EXTRACTED DATA START
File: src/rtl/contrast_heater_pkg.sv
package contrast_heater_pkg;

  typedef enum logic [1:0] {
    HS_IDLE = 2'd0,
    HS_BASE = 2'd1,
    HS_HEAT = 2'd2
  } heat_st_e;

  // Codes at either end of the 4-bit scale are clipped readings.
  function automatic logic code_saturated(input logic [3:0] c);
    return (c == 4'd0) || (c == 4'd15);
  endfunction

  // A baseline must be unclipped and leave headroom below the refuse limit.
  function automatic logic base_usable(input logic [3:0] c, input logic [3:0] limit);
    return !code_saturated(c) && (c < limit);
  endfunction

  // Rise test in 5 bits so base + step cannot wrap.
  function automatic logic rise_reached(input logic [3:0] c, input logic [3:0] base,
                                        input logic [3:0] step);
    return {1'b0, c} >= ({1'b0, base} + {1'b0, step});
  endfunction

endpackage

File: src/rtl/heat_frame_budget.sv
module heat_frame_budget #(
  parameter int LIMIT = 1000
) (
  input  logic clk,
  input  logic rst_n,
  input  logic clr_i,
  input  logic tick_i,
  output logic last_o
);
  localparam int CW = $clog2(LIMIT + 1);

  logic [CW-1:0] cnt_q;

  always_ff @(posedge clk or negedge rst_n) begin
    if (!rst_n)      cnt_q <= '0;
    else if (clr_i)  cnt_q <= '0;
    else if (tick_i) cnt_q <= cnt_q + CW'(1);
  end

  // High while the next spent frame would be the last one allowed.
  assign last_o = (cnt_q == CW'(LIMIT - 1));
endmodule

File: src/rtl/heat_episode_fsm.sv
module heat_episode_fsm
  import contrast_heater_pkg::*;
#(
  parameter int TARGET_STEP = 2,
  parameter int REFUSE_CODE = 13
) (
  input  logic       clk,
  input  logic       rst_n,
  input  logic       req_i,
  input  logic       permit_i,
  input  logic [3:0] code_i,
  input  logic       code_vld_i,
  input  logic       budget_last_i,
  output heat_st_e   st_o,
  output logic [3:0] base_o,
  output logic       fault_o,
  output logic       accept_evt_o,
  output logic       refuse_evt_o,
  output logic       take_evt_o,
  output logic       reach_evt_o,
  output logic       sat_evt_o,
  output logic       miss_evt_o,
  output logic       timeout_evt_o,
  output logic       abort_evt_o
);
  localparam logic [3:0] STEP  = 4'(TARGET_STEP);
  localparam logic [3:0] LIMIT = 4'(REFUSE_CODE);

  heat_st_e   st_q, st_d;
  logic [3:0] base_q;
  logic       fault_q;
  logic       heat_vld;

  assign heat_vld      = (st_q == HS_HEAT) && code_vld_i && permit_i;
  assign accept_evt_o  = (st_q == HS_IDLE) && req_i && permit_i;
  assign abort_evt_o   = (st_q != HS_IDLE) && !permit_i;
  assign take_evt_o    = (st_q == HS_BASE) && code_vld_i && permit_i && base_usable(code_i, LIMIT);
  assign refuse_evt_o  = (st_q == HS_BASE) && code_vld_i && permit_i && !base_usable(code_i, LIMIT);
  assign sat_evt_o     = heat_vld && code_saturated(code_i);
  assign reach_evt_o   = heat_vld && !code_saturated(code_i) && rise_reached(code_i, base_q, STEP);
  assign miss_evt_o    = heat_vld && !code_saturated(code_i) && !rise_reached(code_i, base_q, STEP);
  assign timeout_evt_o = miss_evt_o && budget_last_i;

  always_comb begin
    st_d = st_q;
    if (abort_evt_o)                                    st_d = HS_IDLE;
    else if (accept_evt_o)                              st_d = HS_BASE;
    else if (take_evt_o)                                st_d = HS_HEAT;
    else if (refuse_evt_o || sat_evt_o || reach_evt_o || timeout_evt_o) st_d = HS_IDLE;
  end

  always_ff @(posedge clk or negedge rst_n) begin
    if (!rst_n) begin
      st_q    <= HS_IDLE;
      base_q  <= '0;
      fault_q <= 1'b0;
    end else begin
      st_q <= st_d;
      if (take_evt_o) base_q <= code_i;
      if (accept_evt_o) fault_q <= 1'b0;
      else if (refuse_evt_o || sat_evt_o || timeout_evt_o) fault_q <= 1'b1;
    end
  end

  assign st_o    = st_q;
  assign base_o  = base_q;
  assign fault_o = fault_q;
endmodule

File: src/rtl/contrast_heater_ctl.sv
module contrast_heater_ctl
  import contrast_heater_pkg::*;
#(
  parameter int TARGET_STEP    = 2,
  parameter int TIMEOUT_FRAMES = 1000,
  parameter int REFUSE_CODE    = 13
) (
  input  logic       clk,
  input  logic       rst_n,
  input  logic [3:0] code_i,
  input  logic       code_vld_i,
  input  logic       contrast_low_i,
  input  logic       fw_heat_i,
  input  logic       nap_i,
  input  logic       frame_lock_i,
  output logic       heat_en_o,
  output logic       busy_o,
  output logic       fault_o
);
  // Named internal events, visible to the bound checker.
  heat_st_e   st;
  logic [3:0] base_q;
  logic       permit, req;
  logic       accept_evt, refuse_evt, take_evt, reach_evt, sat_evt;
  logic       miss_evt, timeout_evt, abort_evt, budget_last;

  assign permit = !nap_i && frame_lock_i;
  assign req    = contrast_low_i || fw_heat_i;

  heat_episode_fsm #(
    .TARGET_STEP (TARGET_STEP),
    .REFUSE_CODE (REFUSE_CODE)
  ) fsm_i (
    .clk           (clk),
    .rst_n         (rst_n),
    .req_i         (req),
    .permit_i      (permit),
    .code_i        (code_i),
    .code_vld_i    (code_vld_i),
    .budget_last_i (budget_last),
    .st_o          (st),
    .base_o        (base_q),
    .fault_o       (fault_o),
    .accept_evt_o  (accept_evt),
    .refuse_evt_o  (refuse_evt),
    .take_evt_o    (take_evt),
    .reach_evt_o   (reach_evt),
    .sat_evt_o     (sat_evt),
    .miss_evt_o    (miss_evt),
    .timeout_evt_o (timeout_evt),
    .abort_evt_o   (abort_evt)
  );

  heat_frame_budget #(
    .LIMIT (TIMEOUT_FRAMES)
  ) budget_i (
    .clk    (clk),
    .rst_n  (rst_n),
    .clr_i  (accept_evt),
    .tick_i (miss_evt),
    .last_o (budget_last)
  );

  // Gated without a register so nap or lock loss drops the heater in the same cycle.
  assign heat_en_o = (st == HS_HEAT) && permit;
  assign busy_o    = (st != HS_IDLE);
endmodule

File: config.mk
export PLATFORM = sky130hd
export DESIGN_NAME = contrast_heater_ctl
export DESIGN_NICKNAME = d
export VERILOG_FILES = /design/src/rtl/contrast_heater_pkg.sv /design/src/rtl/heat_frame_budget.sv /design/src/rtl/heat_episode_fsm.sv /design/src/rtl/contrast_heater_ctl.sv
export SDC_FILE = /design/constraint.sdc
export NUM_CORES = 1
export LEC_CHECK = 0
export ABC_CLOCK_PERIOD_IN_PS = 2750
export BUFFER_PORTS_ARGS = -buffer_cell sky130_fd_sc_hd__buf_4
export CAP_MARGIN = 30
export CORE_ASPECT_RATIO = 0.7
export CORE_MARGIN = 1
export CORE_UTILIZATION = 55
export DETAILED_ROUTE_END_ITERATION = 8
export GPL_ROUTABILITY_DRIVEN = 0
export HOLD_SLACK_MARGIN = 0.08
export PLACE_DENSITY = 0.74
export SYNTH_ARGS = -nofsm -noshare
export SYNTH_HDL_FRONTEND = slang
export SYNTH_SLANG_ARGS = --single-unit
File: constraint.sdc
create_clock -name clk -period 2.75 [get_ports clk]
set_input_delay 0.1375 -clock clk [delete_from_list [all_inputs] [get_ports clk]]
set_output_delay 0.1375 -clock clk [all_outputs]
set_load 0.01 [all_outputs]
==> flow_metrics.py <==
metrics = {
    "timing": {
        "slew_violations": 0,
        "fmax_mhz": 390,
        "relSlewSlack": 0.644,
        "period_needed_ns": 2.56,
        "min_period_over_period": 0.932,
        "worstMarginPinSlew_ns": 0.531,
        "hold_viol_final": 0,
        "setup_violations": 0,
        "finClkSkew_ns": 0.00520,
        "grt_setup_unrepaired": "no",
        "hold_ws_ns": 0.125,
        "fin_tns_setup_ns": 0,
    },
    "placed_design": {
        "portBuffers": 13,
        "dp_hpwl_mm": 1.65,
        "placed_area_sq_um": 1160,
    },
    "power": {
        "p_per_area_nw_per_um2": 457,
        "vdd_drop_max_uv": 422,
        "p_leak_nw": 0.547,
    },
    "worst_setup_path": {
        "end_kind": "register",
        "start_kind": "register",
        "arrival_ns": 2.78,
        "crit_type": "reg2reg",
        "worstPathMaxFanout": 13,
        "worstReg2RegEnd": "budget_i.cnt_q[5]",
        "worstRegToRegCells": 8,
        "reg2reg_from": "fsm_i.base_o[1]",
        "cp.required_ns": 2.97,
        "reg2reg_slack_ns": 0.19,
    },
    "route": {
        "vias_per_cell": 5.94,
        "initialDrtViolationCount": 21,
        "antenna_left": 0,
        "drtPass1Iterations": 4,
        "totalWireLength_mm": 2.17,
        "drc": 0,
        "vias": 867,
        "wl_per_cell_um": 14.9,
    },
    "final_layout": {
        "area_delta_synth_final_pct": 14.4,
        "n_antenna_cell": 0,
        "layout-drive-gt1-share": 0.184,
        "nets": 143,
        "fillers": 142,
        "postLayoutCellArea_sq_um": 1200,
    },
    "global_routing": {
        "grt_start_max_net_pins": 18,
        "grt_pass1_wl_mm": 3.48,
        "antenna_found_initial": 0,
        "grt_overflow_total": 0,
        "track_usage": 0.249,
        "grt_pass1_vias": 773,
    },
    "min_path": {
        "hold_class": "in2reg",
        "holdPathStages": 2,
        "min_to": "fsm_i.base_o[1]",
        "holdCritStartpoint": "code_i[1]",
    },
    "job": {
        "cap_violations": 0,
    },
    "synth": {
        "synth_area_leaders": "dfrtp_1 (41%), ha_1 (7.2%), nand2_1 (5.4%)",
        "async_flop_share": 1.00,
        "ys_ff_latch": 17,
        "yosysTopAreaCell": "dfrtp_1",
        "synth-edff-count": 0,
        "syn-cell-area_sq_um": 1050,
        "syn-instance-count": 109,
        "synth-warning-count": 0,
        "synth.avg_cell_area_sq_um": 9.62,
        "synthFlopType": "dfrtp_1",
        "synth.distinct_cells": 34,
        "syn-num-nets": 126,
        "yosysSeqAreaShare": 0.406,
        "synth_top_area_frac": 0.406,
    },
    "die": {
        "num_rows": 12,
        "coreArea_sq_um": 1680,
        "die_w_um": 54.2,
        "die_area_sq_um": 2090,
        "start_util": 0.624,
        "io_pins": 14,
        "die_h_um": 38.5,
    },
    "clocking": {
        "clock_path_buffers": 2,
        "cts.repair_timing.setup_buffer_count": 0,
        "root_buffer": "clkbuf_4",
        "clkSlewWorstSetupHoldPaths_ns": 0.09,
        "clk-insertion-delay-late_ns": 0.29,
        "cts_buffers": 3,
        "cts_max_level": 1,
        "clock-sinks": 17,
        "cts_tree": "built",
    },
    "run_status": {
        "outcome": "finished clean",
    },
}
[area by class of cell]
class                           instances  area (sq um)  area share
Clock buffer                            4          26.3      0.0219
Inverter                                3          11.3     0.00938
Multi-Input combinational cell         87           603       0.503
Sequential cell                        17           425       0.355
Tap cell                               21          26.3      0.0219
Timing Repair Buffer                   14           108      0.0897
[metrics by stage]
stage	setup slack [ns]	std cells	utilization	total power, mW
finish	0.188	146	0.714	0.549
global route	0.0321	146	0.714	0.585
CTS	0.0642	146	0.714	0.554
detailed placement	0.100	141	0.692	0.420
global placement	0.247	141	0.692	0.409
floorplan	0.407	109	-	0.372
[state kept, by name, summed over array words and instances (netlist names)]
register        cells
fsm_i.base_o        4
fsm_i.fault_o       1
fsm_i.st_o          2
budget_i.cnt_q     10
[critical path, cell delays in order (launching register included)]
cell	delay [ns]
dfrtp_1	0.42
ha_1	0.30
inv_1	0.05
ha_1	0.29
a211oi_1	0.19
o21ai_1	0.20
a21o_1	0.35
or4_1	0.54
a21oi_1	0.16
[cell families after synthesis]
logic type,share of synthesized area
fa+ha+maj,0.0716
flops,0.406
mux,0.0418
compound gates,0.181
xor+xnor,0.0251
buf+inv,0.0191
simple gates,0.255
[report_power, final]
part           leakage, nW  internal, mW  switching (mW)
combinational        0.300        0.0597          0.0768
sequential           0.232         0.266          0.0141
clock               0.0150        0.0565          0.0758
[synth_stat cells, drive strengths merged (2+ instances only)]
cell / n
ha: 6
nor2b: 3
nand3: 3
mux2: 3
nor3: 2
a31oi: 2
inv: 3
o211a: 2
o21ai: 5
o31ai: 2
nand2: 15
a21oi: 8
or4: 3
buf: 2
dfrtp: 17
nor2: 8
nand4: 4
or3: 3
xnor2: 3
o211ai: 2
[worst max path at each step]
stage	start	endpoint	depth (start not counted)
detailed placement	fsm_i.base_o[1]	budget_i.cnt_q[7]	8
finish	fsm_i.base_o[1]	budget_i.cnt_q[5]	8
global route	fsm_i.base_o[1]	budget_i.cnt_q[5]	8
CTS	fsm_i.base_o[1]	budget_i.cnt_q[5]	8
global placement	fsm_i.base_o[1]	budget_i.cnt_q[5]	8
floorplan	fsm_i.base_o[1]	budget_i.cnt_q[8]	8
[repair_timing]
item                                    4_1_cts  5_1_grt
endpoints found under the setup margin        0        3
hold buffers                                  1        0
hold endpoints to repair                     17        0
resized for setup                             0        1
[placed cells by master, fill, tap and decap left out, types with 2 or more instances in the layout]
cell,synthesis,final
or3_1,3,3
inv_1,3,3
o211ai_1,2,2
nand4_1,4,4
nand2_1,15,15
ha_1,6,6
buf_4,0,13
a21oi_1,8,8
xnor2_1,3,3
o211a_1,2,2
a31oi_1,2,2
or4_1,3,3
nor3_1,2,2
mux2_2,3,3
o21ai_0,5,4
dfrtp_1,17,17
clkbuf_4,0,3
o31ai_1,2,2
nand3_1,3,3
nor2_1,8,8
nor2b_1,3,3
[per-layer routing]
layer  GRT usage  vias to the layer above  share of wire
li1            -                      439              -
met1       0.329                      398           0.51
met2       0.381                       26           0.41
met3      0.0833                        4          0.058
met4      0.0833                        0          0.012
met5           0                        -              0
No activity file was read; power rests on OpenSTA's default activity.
EXTRACTED DATA END
EXTRACTED DATA START
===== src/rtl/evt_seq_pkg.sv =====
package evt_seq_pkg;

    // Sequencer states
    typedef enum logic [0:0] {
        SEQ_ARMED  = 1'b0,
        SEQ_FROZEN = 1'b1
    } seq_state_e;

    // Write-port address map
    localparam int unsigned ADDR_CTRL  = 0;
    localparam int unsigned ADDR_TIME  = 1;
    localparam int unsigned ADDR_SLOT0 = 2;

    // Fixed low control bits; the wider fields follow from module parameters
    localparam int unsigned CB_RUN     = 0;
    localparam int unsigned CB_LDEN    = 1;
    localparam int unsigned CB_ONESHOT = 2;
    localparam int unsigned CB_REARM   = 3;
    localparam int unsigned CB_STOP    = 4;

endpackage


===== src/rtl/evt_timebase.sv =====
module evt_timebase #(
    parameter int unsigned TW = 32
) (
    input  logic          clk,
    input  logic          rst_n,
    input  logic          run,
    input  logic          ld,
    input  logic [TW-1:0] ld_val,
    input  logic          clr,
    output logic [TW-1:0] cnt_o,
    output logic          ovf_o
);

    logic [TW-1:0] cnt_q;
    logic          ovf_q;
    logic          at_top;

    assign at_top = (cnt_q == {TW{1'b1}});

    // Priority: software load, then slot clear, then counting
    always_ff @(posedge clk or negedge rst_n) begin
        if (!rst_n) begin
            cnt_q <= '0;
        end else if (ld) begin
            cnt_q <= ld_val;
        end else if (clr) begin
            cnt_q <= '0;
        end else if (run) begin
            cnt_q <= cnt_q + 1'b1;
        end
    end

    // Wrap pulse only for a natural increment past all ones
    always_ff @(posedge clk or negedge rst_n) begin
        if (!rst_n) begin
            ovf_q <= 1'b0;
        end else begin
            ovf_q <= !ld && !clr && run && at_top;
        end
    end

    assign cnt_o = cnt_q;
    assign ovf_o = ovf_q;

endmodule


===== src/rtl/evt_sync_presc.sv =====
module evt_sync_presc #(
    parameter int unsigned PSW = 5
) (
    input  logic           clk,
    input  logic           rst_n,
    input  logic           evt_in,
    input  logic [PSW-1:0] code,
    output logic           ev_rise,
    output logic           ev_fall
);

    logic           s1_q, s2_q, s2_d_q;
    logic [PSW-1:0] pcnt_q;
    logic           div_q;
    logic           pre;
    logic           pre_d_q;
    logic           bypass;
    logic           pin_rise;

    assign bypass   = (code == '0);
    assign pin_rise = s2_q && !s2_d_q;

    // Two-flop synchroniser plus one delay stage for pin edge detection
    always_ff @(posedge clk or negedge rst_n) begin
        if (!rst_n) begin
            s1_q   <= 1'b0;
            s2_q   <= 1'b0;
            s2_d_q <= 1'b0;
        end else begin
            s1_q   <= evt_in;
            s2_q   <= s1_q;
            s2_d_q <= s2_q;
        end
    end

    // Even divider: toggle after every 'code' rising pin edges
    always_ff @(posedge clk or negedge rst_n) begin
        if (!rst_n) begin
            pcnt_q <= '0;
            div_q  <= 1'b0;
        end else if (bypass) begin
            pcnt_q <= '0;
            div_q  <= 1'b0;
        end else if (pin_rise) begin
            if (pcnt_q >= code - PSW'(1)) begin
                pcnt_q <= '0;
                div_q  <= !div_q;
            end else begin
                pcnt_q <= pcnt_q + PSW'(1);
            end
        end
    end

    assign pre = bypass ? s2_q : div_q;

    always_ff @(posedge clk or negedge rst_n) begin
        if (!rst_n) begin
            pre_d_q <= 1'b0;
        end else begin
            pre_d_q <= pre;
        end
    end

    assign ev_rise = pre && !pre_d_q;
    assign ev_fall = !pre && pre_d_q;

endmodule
EXTRACTED DATA END
- REQUIRED WORK -
Transcribe the records above exactly, beginning at the line that contains "File: src/rtl/contrast_heater_pkg.sv" and ending with the line that contains "localparam logic [3:0] STEP", both included, and nothing else.

- OUTPUT BELOW -
File: src/rtl/contrast_heater_pkg.sv
package contrast_heater_pkg;

  typedef enum logic [1:0] {
    HS_IDLE = 2'd0,
    HS_BASE = 2'd1,
    HS_HEAT = 2'd2
  } heat_st_e;

  // Codes at either end of the 4-bit scale are clipped readings.
  function automatic logic code_saturated(input logic [3:0] c);
    return (c == 4'd0) || (c == 4'd15);
  endfunction

  // A baseline must be unclipped and leave headroom below the refuse limit.
  function automatic logic base_usable(input logic [3:0] c, input logic [3:0] limit);
    return !code_saturated(c) && (c < limit);
  endfunction

  // Rise test in 5 bits so base + step cannot wrap.
  function automatic logic rise_reached(input logic [3:0] c, input logic [3:0] base,
                                        input logic [3:0] step);
    return {1'b0, c} >= ({1'b0, base} + {1'b0, step});
  endfunction

endpackage

File: src/rtl/heat_frame_budget.sv
module heat_frame_budget #(
  parameter int LIMIT = 1000
) (
  input  logic clk,
  input  logic rst_n,
  input  logic clr_i,
  input  logic tick_i,
  output logic last_o
);
  localparam int CW = $clog2(LIMIT + 1);

  logic [CW-1:0] cnt_q;

  always_ff @(posedge clk or negedge rst_n) begin
    if (!rst_n)      cnt_q <= '0;
    else if (clr_i)  cnt_q <= '0;
    else if (tick_i) cnt_q <= cnt_q + CW'(1);
  end

  // High while the next spent frame would be the last one allowed.
  assign last_o = (cnt_q == CW'(LIMIT - 1));
endmodule

File: src/rtl/heat_episode_fsm.sv
module heat_episode_fsm
  import contrast_heater_pkg::*;
#(
  parameter int TARGET_STEP = 2,
  parameter int REFUSE_CODE = 13
) (
  input  logic       clk,
  input  logic       rst_n,
  input  logic       req_i,
  input  logic       permit_i,
  input  logic [3:0] code_i,
  input  logic       code_vld_i,
  input  logic       budget_last_i,
  output heat_st_e   st_o,
  output logic [3:0] base_o,
  output logic       fault_o,
  output logic       accept_evt_o,
  output logic       refuse_evt_o,
  output logic       take_evt_o,
  output logic       reach_evt_o,
  output logic       sat_evt_o,
  output logic       miss_evt_o,
  output logic       timeout_evt_o,
  output logic       abort_evt_o
);
  localparam logic [3:0] STEP  = 4'(TARGET_STEP);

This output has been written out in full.